Type of commandExamples
RPythonStata
Print the first 10 rows of a tablehead(dataframe, 10)dataframe.head(10)list in 1/10
Print the last 10 rows of a tabletail(dataframe, 10)dataframe.tail(10)
Print part/whole tableprint(dataframe)dataframelist
Print the value of a cellDataframe[row,column]
summary(dataframe)
dataframe[row,column]
Print list of valuesprint()
dataframe[column]
dataframe$column

3: Scope

It is the responsibility of Users to ensure that log files generated from running code on real patient data do not contain disclosive data.

4: Policy requirements

Such commands as evidenced above must only be used on dummy data and it is strongly advised to minimise the volume of dummy data (number of columns and rows) as far as possible. 

Such commands must not be used on real patient data. To prevent this from happening, Users must not push code containing such commands to GitHub, so that it remains on the User’s codespace or local computer. 

All code that is pushed to GitHub is auditable. Projects that are found to contain commands that print patient level data to a log will trigger a discussion with the Users of that project about how to prevent it happening again, and whether the inclusion of these commands constitutes a breach of OpenSAFELY Policies and/or Data Access Agreement.
Log files are not considered for release from the secure environment, unless in exceptional circumstances, due to the higher risk of containing disclosive data, and the difficulty of checking such log files See guidance here.

5: Further information

OpenSAFELY automatically generates a log for each job that is run. Users only see the last 10kb of these logs – typically a few hundred lines, rather than the full file.

These logs are produced by Users’ own analysis code running inside the OpenSAFELY secure environment. They are used to diagnose errors. In rare cases a user might accidentally log a very small amount of refined, pseudonymised patient-level information, such as a few rows printed during debugging. As described in the national DPIA, this would only be a small subset of information, derived from complete EHR records, about a small number of arbitrarily sampled patients, with all identities fully pseudonymised, and only accessible inside the secure environment to users already approved by NHS England. No record-level data can be released from this environment.

Even in this rare scenario the multi-layered controls still apply. Access requires VPN and multi-factor authentication, and only approved users can view logs. As explained in our public walkthrough of the security model, these safeguards significantly limit any risk arising from accidental logging.

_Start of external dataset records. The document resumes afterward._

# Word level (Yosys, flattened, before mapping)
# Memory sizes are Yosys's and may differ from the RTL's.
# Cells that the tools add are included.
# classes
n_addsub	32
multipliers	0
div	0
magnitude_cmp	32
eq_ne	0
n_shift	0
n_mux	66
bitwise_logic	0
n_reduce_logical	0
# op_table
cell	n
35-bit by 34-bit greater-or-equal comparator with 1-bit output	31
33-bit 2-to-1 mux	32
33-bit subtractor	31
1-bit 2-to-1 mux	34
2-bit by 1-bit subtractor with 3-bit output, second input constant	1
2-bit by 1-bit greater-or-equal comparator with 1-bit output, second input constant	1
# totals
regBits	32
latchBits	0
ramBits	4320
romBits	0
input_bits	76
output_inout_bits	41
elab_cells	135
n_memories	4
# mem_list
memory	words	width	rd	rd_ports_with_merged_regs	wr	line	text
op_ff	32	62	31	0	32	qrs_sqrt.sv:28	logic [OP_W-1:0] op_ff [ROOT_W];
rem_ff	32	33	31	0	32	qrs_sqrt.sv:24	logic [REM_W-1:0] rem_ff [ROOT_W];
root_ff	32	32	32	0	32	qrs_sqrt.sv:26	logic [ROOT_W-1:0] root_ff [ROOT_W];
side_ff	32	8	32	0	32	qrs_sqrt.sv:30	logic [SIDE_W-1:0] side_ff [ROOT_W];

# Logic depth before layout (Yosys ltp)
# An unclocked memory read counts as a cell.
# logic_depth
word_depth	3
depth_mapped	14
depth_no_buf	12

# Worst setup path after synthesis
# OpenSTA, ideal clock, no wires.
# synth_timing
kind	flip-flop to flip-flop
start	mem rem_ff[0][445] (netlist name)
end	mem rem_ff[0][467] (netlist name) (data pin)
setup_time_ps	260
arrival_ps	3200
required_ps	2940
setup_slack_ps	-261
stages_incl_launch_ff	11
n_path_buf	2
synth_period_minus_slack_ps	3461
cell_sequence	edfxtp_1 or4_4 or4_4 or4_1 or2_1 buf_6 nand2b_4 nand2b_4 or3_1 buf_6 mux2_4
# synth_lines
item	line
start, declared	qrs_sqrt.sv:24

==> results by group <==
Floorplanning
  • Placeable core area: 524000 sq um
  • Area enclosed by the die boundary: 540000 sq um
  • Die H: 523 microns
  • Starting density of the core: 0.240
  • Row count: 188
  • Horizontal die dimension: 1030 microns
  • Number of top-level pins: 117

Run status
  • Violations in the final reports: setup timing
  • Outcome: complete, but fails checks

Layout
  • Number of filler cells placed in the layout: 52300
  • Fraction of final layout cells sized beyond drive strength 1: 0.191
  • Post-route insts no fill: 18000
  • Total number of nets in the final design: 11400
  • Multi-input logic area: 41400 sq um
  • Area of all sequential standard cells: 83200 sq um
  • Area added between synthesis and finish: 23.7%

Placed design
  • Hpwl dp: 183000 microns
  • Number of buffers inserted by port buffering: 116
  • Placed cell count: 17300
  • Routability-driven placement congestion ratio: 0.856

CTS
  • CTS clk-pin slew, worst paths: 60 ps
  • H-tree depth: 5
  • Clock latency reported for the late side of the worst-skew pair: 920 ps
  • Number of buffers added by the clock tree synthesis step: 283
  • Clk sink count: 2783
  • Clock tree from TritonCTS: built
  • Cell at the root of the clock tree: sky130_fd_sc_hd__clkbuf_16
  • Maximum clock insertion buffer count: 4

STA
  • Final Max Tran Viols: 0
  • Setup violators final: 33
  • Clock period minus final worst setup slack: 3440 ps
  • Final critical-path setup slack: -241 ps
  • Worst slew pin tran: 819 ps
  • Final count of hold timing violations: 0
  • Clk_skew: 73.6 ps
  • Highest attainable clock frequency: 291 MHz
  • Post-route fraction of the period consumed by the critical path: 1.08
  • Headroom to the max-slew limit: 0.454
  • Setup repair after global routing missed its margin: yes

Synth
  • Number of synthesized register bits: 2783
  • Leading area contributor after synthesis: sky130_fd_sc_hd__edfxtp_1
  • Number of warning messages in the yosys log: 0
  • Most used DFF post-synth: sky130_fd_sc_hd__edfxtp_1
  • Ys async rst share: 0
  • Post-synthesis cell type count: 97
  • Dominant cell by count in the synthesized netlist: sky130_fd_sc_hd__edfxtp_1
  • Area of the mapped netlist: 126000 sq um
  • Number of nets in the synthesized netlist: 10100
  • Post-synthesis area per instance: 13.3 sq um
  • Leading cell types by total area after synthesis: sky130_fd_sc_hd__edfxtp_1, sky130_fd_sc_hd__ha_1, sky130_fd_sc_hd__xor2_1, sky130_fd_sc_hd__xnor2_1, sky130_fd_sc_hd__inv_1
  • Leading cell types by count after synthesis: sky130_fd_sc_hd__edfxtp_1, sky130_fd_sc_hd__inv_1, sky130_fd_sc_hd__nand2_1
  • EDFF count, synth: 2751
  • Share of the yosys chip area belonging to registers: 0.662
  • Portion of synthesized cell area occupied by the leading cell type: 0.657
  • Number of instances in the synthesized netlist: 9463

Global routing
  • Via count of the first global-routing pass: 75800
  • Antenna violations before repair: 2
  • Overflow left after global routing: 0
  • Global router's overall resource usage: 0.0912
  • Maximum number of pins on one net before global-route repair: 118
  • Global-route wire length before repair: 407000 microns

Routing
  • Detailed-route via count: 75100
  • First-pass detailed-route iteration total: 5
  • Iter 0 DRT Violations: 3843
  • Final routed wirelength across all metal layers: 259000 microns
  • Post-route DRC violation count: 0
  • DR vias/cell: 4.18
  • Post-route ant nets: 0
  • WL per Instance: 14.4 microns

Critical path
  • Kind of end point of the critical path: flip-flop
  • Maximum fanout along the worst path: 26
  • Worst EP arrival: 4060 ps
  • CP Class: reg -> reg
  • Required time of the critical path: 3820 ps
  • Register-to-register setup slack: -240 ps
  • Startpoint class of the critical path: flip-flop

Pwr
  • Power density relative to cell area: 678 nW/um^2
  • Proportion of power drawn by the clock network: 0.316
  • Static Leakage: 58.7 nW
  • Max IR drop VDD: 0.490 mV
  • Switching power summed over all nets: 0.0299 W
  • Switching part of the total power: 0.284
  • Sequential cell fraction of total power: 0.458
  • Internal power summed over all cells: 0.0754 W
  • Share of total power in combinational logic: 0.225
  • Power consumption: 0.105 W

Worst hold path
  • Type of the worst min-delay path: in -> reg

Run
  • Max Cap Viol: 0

Truncating the displayed portion of logs reduces this already minimal possibility even further, while preserving the information that users rely on to understand and fix errors. Only the on-screen view is truncated. The full log is still stored securely, and OpenSAFELY support can provide access in the exceptional cases where this is required. Contact your co-pilot or tech-support if you would like to discuss this. 

Users must not take any steps to subvert the log file filtering process.

Technical information

  • Log files contain the outputs from `stdout` and ˋstderrˋ.
  • Log files for ehrQL actions contain details of how long each query took to run, which may help with determining what is taking time when running an ehrQL job.